0

I want to return a new column on my dataframe with the word more similar to my pandas column value (in this case col1). My actual dataframe is:

enter image description here

And I have the following list:

['Product_A1', 'Product_B1', 'Product_C']

And my output should be:

enter image description here

For that I am using the following code (i'm just printing the results):

import pandas as pd
import difflib
d = {'col1': ['Product_Z1', 'Product_A', 'Product_B'], 'col2': [1, 2, 3]}
df = pd.DataFrame(data=d)
products_list = ['Product_A', 'Product_B', 'Product_C']
print(difflib.get_close_matches(df['col1'], products_list))

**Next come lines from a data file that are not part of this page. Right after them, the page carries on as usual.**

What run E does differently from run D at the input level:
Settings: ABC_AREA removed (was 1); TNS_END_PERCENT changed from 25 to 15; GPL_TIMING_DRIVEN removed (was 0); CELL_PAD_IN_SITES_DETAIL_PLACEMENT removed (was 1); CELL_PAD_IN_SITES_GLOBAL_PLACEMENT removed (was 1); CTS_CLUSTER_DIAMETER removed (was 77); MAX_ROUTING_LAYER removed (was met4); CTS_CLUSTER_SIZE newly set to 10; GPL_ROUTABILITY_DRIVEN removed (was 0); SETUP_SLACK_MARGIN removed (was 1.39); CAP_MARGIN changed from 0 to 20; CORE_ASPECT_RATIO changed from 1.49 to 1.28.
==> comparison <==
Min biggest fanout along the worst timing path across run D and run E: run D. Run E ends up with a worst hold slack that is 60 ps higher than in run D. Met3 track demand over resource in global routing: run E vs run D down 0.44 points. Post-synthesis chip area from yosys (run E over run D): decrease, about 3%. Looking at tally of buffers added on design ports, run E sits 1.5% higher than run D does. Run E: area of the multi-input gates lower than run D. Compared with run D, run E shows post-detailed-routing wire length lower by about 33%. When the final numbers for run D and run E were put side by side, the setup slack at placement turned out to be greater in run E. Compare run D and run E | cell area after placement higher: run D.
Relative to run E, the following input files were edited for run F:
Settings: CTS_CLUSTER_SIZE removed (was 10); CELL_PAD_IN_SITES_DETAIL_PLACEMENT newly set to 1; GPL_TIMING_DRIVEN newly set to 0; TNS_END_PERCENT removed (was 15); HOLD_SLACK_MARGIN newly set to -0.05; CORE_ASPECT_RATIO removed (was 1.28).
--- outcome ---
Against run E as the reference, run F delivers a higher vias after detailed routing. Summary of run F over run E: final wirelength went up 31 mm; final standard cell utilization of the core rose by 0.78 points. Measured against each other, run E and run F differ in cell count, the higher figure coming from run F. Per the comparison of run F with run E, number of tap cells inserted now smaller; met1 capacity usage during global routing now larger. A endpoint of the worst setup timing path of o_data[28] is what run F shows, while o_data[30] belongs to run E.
## mips_pipeline
    module mips_pipeline(clk, rst, imem_addr, imem_rdata, dmem_addr, dmem_wdata, dmem_we, dmem_rdata);
For scale: roughly 1,600 flip-flops, roughly 72,000 um^2 of cells after synthesis.
==> flow/config.mk <==
export PLATFORM = sky130hd
export DESIGN_NAME = mips_pipeline
export DESIGN_NICKNAME = mips_pipeline
export VERILOG_FILES = /design/flow/design.v
export SDC_FILE = /design/flow/constraint.sdc
export NUM_CORES = 4
export LEC_CHECK = 0
export CAP_MARGIN = 20
export CELL_PAD_IN_SITES_GLOBAL_PLACEMENT = 2
export CORE_MARGIN = 8
export CORE_UTILIZATION = 19
export CTS_CLUSTER_DIAMETER = 263
export GPL_ROUTABILITY_DRIVEN = 1
export GPL_TIMING_DRIVEN = 1
export HOLD_SLACK_MARGIN = 0.21
export MAX_ROUTING_LAYER = met4
export PLACE_DENSITY_LB_ADDON = 0.06
export SETUP_SLACK_MARGIN = 2.88
export SLEW_MARGIN = 20
==> flow/constraint.sdc <==
create_clock -name core_clock -period 23.6 [get_ports {clk}]
set_input_delay 4.7200 -clock core_clock [delete_from_list [all_inputs] [get_ports {clk}]]
set_output_delay 4.7200 -clock core_clock [all_outputs]
set_load 0.01 [all_outputs]
run.sh (not shown) runs the stock make flow with config.mk's settings and CLKGATE_MAP_FILE=.
The starting point passed the timing, DRC and antenna checks.
==> next run, changes <==
Settings changed: CELL_PAD_IN_SITES_GLOBAL_PLACEMENT 2 to not set, CORE_MARGIN 8 to 2, CORE_UTILIZATION 19 to 40, CTS_CLUSTER_DIAMETER 263 to not set, GPL_ROUTABILITY_DRIVEN 1 to not set, GPL_TIMING_DRIVEN 1 to not set, HOLD_SLACK_MARGIN 0.21 to not set, MAX_ROUTING_LAYER met4 to not set, PLACE_DENSITY set to 0.6, PLACE_DENSITY_LB_ADDON 0.06 to not set, SETUP_SLACK_MARGIN 2.88 to 4.01.
Clock period 23.6 ns to 14.6 ns, I/O delays scaled along.
What happened: Via count is higher by 1.7%. Wire length is lower by 30%. Clock power is higher by 29%. Final cell count is lower by 26%. Area after synthesis does not change. Clock-buffer cell count is lower by 61. Total power is higher by 46%. Final area is lower by 5.6%. Hold slack loses 0.015 ns. Core utilization is higher by 23 points. Die size is lower by 54%.
==> next run, changes <==
Settings changed: CAP_MARGIN 20 to 30, CELL_PAD_IN_SITES_DETAIL_PLACEMENT set to 1, HOLD_SLACK_MARGIN set to 0.1, PLACE_DENSITY 0.6 to not set, SETUP_SLACK_MARGIN 4.01 to not set, TNS_END_PERCENT set to 95.
Clock period 14.6 ns to 9.79 ns, I/O delays scaled along.
What happened:
- This time the run completed, yet does not pass: negative setup slack
- final cell count is higher by 0.61%
- global-route usage is higher by 2.1 points
- register-to-register slack degrades by 4.6 ns
- critical path depth is lower by 1
- worst hold slack improves by 0.013 ns
==> next run, changes <==
Settings changed: ABC_AREA set to 1, CAP_MARGIN 30 to 20, CELL_PAD_IN_SITES_DETAIL_PLACEMENT 1 to not set, CORE_UTILIZATION 40 to 62, HOLD_SLACK_MARGIN 0.1 to not set, PLACE_DENSITY set to 0.6, TNS_END_PERCENT 95 to not set.
Clock period 9.79 ns to 8.28 ns, I/O delays scaled along.
=> The new run produced a layout that fails on negative setup slack. Hold slack barely changes. Synthesized area goes up by 4.2%. Die size is lower by about 33%. Maximum frequency rose by about 0.4%. Total power rose by 23%. Sequential share of layout area drops by 0.85 points. Critical path depth grows by 5. Global-route usage is higher by 16 points. Cell count rose by about 27%. Cell area grows by 1.7%. Combinational power rises by about 36%.

---

Starting RTL as in the previous note.
clock: 17.5 ns
lec_check: 0
abc_area: 1
cap_margin: 20
cell_pad_in_sites_global_placement: 3
core_aspect_ratio: 1.41
core_margin: 7
core_utilization: 55
hold_slack_margin: 0.06
min_routing_layer: met1
place_density: 0.6
slew_margin: 5
The baseline never finished: it broke off in 3_1_place_gp_skip_io with GPL-0301.
==> next run, changes <==
ABC_AREA = unset   (was 1)
CELL_PAD_IN_SITES_GLOBAL_PLACEMENT = unset   (was 3)
CORE_ASPECT_RATIO = unset   (was 1.41)
CORE_MARGIN = 2   (was 7)
CORE_UTILIZATION = 60   (was 55)
HOLD_SLACK_MARGIN = 0.3   (was 0.06)
MIN_ROUTING_LAYER = unset   (was met1)
PLACE_DENSITY = unset   (was 0.6)
SETUP_SLACK_MARGIN = 1.71   (was unset)
SLEW_MARGIN = 20   (was 5)
clock period = 7.67 ns   (was 17.5 ns; I/O delays follow)
With this change the flow completed, yet does not pass: setup timing; area after synthesis drops by 4.0%; synthesized cell count is lower by 36%; die area goes down by 17%.
==> next run, changes <==
CORE_UTILIZATION = 72   (was 60)
CTS_CLUSTER_SIZE = 25   (was unset)
HOLD_SLACK_MARGIN = 0.28   (was 0.3)
PLACE_DENSITY_LB_ADDON = 0.0   (was unset)
SETUP_SLACK_MARGIN = -0.4   (was 1.71)
clock period = 8.31 ns   (was 7.67 ns; I/O delays follow)
The changed run finished but fails on setup timing.
Register-to-register slack improved by 650 ps.
Routed wire length grows by 2.8%.
Clock skew grows by 13 ps.
Core utilization grows by 13 points.
Power shrinks by 8.5%.
==> next run, changes <==
CORE_ASPECT_RATIO = 1.55   (was unset)
HOLD_SLACK_MARGIN = unset   (was 0.28)
PLACE_DENSITY = 0.37   (was unset)
PLACE_DENSITY_LB_ADDON = unset   (was 0.0)
SETUP_SLACK_MARGIN = 2.53   (was -0.4)
clock period = 8.51 ns   (was 8.31 ns; I/O delays follow)
After rerunning: The changed run produced a layout that fails on setup timing; final area is about the same; count of clock-buffer cells in the layout went down by 27; critical path depth does not change; die size is about the same; register-to-register slack degrades by 20 ps; sequential power barely changes; area after synthesis is unchanged; total power went down slightly; maximum frequency went down slightly; sequential share of layout area is about the same; global-route usage rose by 1.2 points.
==> next run, changes <==
CORE_ASPECT_RATIO = unset   (was 1.55)
CORE_UTILIZATION = 40   (was 72)
CTS_CLUSTER_SIZE = unset   (was 25)
PLACE_DENSITY = 0.6   (was 0.37)
SETUP_SLACK_MARGIN = unset   (was 2.53)
clock period = 14.6 ns   (was 8.51 ns; I/O delays follow)
=> With this change the flow completed without violations. Setup slack gains 5200 ps. Global-route usage fell by 21 points. Clock-buffer cell count rose by 43.
==> next run, changes <==
CORE_UTILIZATION = 70   (was 40)
CTS_CLUSTER_SIZE = 25   (was unset)
PLACE_DENSITY = unset   (was 0.6)
clock period = 11.7 ns   (was 14.6 ns; I/O delays follow)
After rerunning: The changed run finished but fails on setup timing; cell area is lower by 2.0%; global-route usage is higher by 17 points; final cell count is lower by about 13%; flip-flop count is unchanged; total power is higher by about 23%; register-to-register slack got worse by 1800 ps; first-iteration DRC count is higher by about 44%; setup slack got worse by 1800 ps; sequential share of layout area is higher by 1.0 points.

---

mips_pipeline again, from the RTL that the note above started with.
Settings: LEC_CHECK=0, CAP_MARGIN=20, CELL_PAD_IN_SITES_GLOBAL_PLACEMENT=0, CORE_MARGIN=2, CORE_UTILIZATION=70, CTS_CLUSTER_DIAMETER=105, CTS_CLUSTER_SIZE=14, GPL_ROUTABILITY_DRIVEN=1, GPL_TIMING_DRIVEN=1, HOLD_SLACK_MARGIN=-0.09, MAX_ROUTING_LAYER=met4, PLACE_DENSITY_LB_ADDON=0.06, SETUP_SLACK_MARGIN=-0.37, SLEW_MARGIN=20; clock period 10.9 ns.
The baseline completed, yet does not pass: negative setup slack.
==> next run, changes <==
Settings changed: CORE_UTILIZATION 70 to 72, CTS_CLUSTER_DIAMETER 105 to 32, CTS_CLUSTER_SIZE 14 to 33, HOLD_SLACK_MARGIN -0.09 to 0.21, PLACE_DENSITY set to 0.4, PLACE_DENSITY_LB_ADDON 0.06 to unset, SETUP_SLACK_MARGIN -0.37 to 2.09.
Clock period 10.9 ns to 8.18 ns, I/O delays scaled along.
Outcome:
- The new run completed, yet does not pass: negative setup slack
- clock skew rose by 0.024 ns
- maximum frequency fell by 1.6%
- clock power rose to 2.9 times its value
- global-route usage rose by 9.6 points
- via count rose by 13%
- power rose by 73%
- routed wire length rose by 19%
- design area rose by 8.0%
- sequential power rose by 33%
- setup slack got worse by 2.9 ns
==> next run, changes <==
Settings changed: CTS_CLUSTER_DIAMETER 32 to 263, CTS_CLUSTER_SIZE 33 to unset, HOLD_SLACK_MARGIN 0.21 to unset, PLACE_DENSITY 0.4 to unset, SETUP_SLACK_MARGIN 2.09 to unset.
Clock period 8.18 ns to 11.5 ns, I/O delays scaled along.
What happened:
- The new run finished with negative setup slack left
- synthesized area does not change
- non-clock buffer count goes down by 43
- total power goes down by 41%
- via count goes down by 7.7%
- count of clock-buffer cells in the layout goes down by 101
- worst setup slack gains 3.6 ns
==> next run, changes <==
Settings changed: CELL_PAD_IN_SITES_GLOBAL_PLACEMENT 0 to unset, CORE_UTILIZATION 72 to 57, CTS_CLUSTER_DIAMETER 263 to unset, GPL_ROUTABILITY_DRIVEN 1 to unset, GPL_TIMING_DRIVEN 1 to unset, MAX_ROUTING_LAYER met4 to unset, PLACE_DENSITY set to 0.6.
Clock period 11.5 ns to 8.28 ns, I/O delays scaled along.
The changed run finished with negative setup slack left.
Hold slack got worse by 0.013 ns.
Power grows by 42%.
Clock power went up by 44%.
==> next run, changes <==
Settings changed: CORE_UTILIZATION 57 to 72, CTS_CLUSTER_SIZE set to 58, PLACE_DENSITY 0.6 to 0.64.
Clock period 8.28 ns to 8.1 ns, I/O delays scaled along.
The changed run finished with negative setup slack left.
Fmax drops by 0.59%.
Clock skew stays flat.
Flip-flop count does not change.
Wire length climbs by 2.1%.
==> next run, changes <==
Settings changed: CELL_PAD_IN_SITES_DETAIL_PLACEMENT set to 1, CORE_UTILIZATION 72 to 40, CTS_CLUSTER_SIZE 58 to unset, PLACE_DENSITY 0.64 to unset, TNS_END_PERCENT set to 95.
Clock period 8.1 ns to 15.0 ns, I/O delays scaled along.
After rerunning: The new run finished with timing, DRC and antenna clean; die size grows by 79%; power shrinks by 46%; synthesized area is unchanged; non-clock buffer count shrinks by 40; final area grows by 1.2%; count of clock-buffer cells in the layout grows by 29; setup slack improved by 5.5 ns; core utilization shrinks by 36 points; wire length grows by 6.1%.

---

mips_pipeline again, from the RTL that the note above started with.
Settings: LEC_CHECK=0, CAP_MARGIN=15, CELL_PAD_IN_SITES_DETAIL_PLACEMENT=2, CELL_PAD_IN_SITES_GLOBAL_PLACEMENT=2, CORE_MARGIN=6, CORE_UTILIZATION=19, CTS_CLUSTER_DIAMETER=368, GPL_ROUTABILITY_DRIVEN=0, GPL_TIMING_DRIVEN=1, HOLD_SLACK_MARGIN=0.21, MAX_ROUTING_LAYER=met4, PLACE_DENSITY_LB_ADDON=0.17, SETUP_SLACK_MARGIN=-0.5, SLEW_MARGIN=20; clock period 20.4 ns.
Edit:
- ABC_AREA: default -> 1
- CAP_MARGIN: 15 -> 20
- CELL_PAD_IN_SITES_DETAIL_PLACEMENT: 2 -> default
- CELL_PAD_IN_SITES_GLOBAL_PLACEMENT: 2 -> 0
- CORE_MARGIN: 6 -> 2
- CORE_UTILIZATION: 19 -> 72
- CTS_CLUSTER_DIAMETER: 368 -> 314
- GPL_ROUTABILITY_DRIVEN: 0 -> 1
- HOLD_SLACK_MARGIN: 0.21 -> default
- PLACE_DENSITY: default -> 0.41
- PLACE_DENSITY_LB_ADDON: 0.17 -> default
- SETUP_SLACK_MARGIN: -0.5 -> default
- clock period: 20.4 -> 11.5 ns (I/O delays scaled with it)
What happened: The new run finished with negative setup slack left; via count is higher by 46%; power is higher by about 70%; cell area is lower by 3.7%; global-route usage is higher by 36 points; setup slack loses 4.6 ns; worst hold slack hardly moves; core utilization is higher by 58 points; synthesized cell count is higher by 57%; routed wire length is lower by 11%; count of clock-buffer cells in the layout is lower by 37.
Edit:
- CELL_PAD_IN_SITES_GLOBAL_PLACEMENT: 0 -> default
- CORE_UTILIZATION: 72 -> 68
- CTS_CLUSTER_DIAMETER: 314 -> default
- CTS_CLUSTER_SIZE: default -> 96
- GPL_ROUTABILITY_DRIVEN: 1 -> default
- GPL_TIMING_DRIVEN: 1 -> default
- MAX_ROUTING_LAYER: met4 -> default
- PLACE_DENSITY: 0.41 -> 0.37
- clock period: 11.5 -> 20.6 ns (I/O delays scaled with it)
Outcome:
- The changed run completed without violations
- via count drops by 5.0%
- routed wire length decreases by 5.3%
- cell count is about the same
- power falls by 45%
- non-clock buffer count shrinks by 54
- register-to-register slack gains 5.5 ns
- global-route usage is lower by 6.4 points

---

Setup of build 47:
mips_pipeline again, from the RTL that the note above started with.
export LEC_CHECK = 0
export CAP_MARGIN = 30
export CELL_PAD_IN_SITES_DETAIL_PLACEMENT = 1
export CORE_MARGIN = 10
export CORE_UTILIZATION = 56
export CTS_CLUSTER_SIZE = 31
export HOLD_SLACK_MARGIN = -0.09
export SETUP_SLACK_MARGIN = 0.95
export SLEW_MARGIN = 25
export TNS_END_PERCENT = 95
create_clock -name core_clock -period 9.53 [get_ports {clk}]
Ran to the end and failed final checks on negative setup slack: build 47.
The inputs of trial 29 differ from those of build 47 as listed below.
Settings: changing CORE_UTILIZATION from 56 to 27; changing HOLD_SLACK_MARGIN from -0.09 to 0.27; changing CAP_MARGIN from 30 to 25; removing SETUP_SLACK_MARGIN (formerly 0.95).
==> comparison <==
Every stage of trial 29 finished as expected; the final checks, on the other hand, flagged negative setup slack, which means the layout fails. Aggregate global-route resource usage sits lower in trial 29 than in build 47. Violation count after the first detailed-route iteration was higher in trial 29 than in build 47. Global routing met1 resource utilization down 21 points in trial 29 wrt build 47. Re adder-cell area share of the yosys netlist: no difference whatsoever between build 47 and trial 29. Summary: area of all placed cells without fillers, trial 29 worse than build 47. Max worst stage delay on the critical path across trial 29 and build 47: trial 29. Internal cell power on trial 29 is behind build 47. Any difference in logic area between trial 29 and build 47 is small enough to ignore.

---

job 7624:
mips_pipeline again, from the RTL that the note above started with.
export LEC_CHECK = 0
export ABC_AREA = 1
export CAP_MARGIN = 20
export CELL_PAD_IN_SITES_GLOBAL_PLACEMENT = 3
export CORE_ASPECT_RATIO = 1.84
export CORE_MARGIN = 7
export CORE_UTILIZATION = 55
export MAX_ROUTING_LAYER = met5
export MIN_ROUTING_LAYER = met2
export PLACE_DENSITY = 0.6
export SETUP_SLACK_MARGIN = -0.03
export SLEW_MARGIN = 5
create_clock -name core_clock -period 17.5 [get_ports {clk}]
Job 7624 | ERROR | global placement without I/O
### job 7624 -> job 6910
- changing CORE_ASPECT_RATIO from 1.84 to 1.41
- changing MAX_ROUTING_LAYER from met5 to met4
- removing SETUP_SLACK_MARGIN (formerly -0.03)
## What came out
- Flow for job 6910 halted at global placement without I/O, error code GPL-0301.
- Area of the core across job 7624 and job 6910: no real change.
- Job 7624 -> job 6910: initial standard-cell utilization of the core flat
- Diff job 6910..job 7624 | summed standard-cell area reported by yosys | unchanged
- Compare job 7624 and job 6910 | vertical die size lower: job 6910
- In job 6910, the number of cell rows came out 23 below the value in job 7624.
- Between job 7624 and job 6910, the die area does not differ in any meaningful way.
- Looking at die extent in x, job 6910 sits 14% higher than job 7624 does.
Input changes introduced in job 7543 (baseline for comparison: job 6910):
- CORE_UTILIZATION now 22, was 55
- ABC_AREA no longer set, was 1
- CELL_PAD_IN_SITES_GLOBAL_PLACEMENT no longer set, was 3
- MAX_ROUTING_LAYER no longer set, was met4
- Job 7543: full flow OK, the timing, DRC and antenna checks passed
- Going from job 6910 to job 7543, summed instance area of the synthesized netlist down 3000 um2, count of mapped cells out of synthesis down 3008, die area up about 130%, post-synthesis share of cell area spent on and-or and or-and gates down 9.4 points, xor/xnor cell area share of the yosys netlist up 0.49 points.
- On area of the synthesized netlist per yosys stat: job 7543 sits below job 6910.
- Going from job 6910 to job 7543, number of unique standard cell types used by synthesis grew by more than 10%.
Here is what was changed in the inputs of job 3212 compared with job 7543.
- changing CORE_MARGIN from 7 to 2
- removing PLACE_DENSITY (formerly 0.6)
- changing CORE_UTILIZATION from 22 to 61
- setting TNS_END_PERCENT to 40 for the first time
- setting CTS_CLUSTER_SIZE to 41 for the first time
- changing SLEW_MARGIN from 5 to 20
- removing CORE_ASPECT_RATIO (formerly 1.41)
- removing MIN_ROUTING_LAYER (formerly met2)
- setting HOLD_SLACK_MARGIN to 0.3 for the first time
- setting SETUP_SLACK_MARGIN to 1.71 for the first time
- changing the clock period (ns, I/O delays scaled along) from 17.5 to 7.67
[summary]
- Summary of job 7543 and job 3212: one run falls short of a clean finish, namely job 3212.
- Complete run, failing final checks: job 3212, reason negative setup slack.
- Min initial antenna violation count across job 7543 and job 3212: job 7543
- Number of clock buffers in the layout, job 7543 and job 3212: lower on job 7543
- Taking job 7543 as the reference, in job 3212 critical path depth dropped 2.4%; final critical-path setup slack shrank by 6110 ps; die size lost about 65%.
- Going from job 7543 to job 3212, global placer's final weighted congestion shrinks by 3.9%.
- Job 3212 vs job 7543, fraction of area in registers went up by 1.7 points.
- Going from job 7543 to job 3212, the total sequential power was found to have gone up by 120%.
- Between job 7543 and job 3212, the design area is higher for job 7543.
For job 5737, these inputs were changed with respect to job 3212:
- HOLD_SLACK_MARGIN: 0.3 -> unset
- MAX_ROUTING_LAYER: unset -> met4
- CTS_CLUSTER_SIZE: 41 -> unset
- GPL_ROUTABILITY_DRIVEN: unset -> 1
- CELL_PAD_IN_SITES_GLOBAL_PLACEMENT: unset -> 2
- CTS_CLUSTER_DIAMETER: unset -> 263
- SETUP_SLACK_MARGIN: 1.71 -> unset
- CORE_UTILIZATION: 61 -> 65
- GPL_TIMING_DRIVEN: unset -> 1
- TNS_END_PERCENT: 40 -> unset
- the clock period (ns, I/O delays scaled along): 7.67 -> 13.8
--- outcome ---
The flow did not stop early for job 5737: all stages ran, and the layout cleared the timing, DRC and antenna checks.
Job 3212 completed end to end; final checks failed (negative setup slack).
In job 5737 the growth of design area from synthesis to finish turned out 1.5 points lower than in job 3212.
Going from job 3212 to job 5737, clock-buffer cell count grew by 2.3%, hold slack shows a reduction of 3.1 ps.
Power and IR drop assume default switching activity.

However I'm getting always a empty list...

What I am doing wrong?

Thanks!

Community
  • 1
  • 1
Pedro Alves
  • 1,004
  • 1
  • 21
  • 47
  • If there is a certain pattern, you could compare a subset of the strings or use a regex. – jimfawkes Nov 22 '19 at 20:29
  • 1
    Answer below by Hugo Salvador has embedded in it the answer to your "what am I doing wrong" question, but just for clarification: the first arg to `get_close_matches` needs to be a string, not a list of strings. – RishiG Nov 22 '19 at 20:37

1 Answers1

2

Try this:

df['col3'] = df['col1'].apply(lambda x : difflib.get_close_matches(x, products_list, cutoff=0.9))

The issue about your solution is that the get_close_matches function is looking for the whole column in the products_list. Add the lines bellow and see:

In [8]: products_list2 = [['Product_Z1', 'Product_A', 'Product_B'], ['test']]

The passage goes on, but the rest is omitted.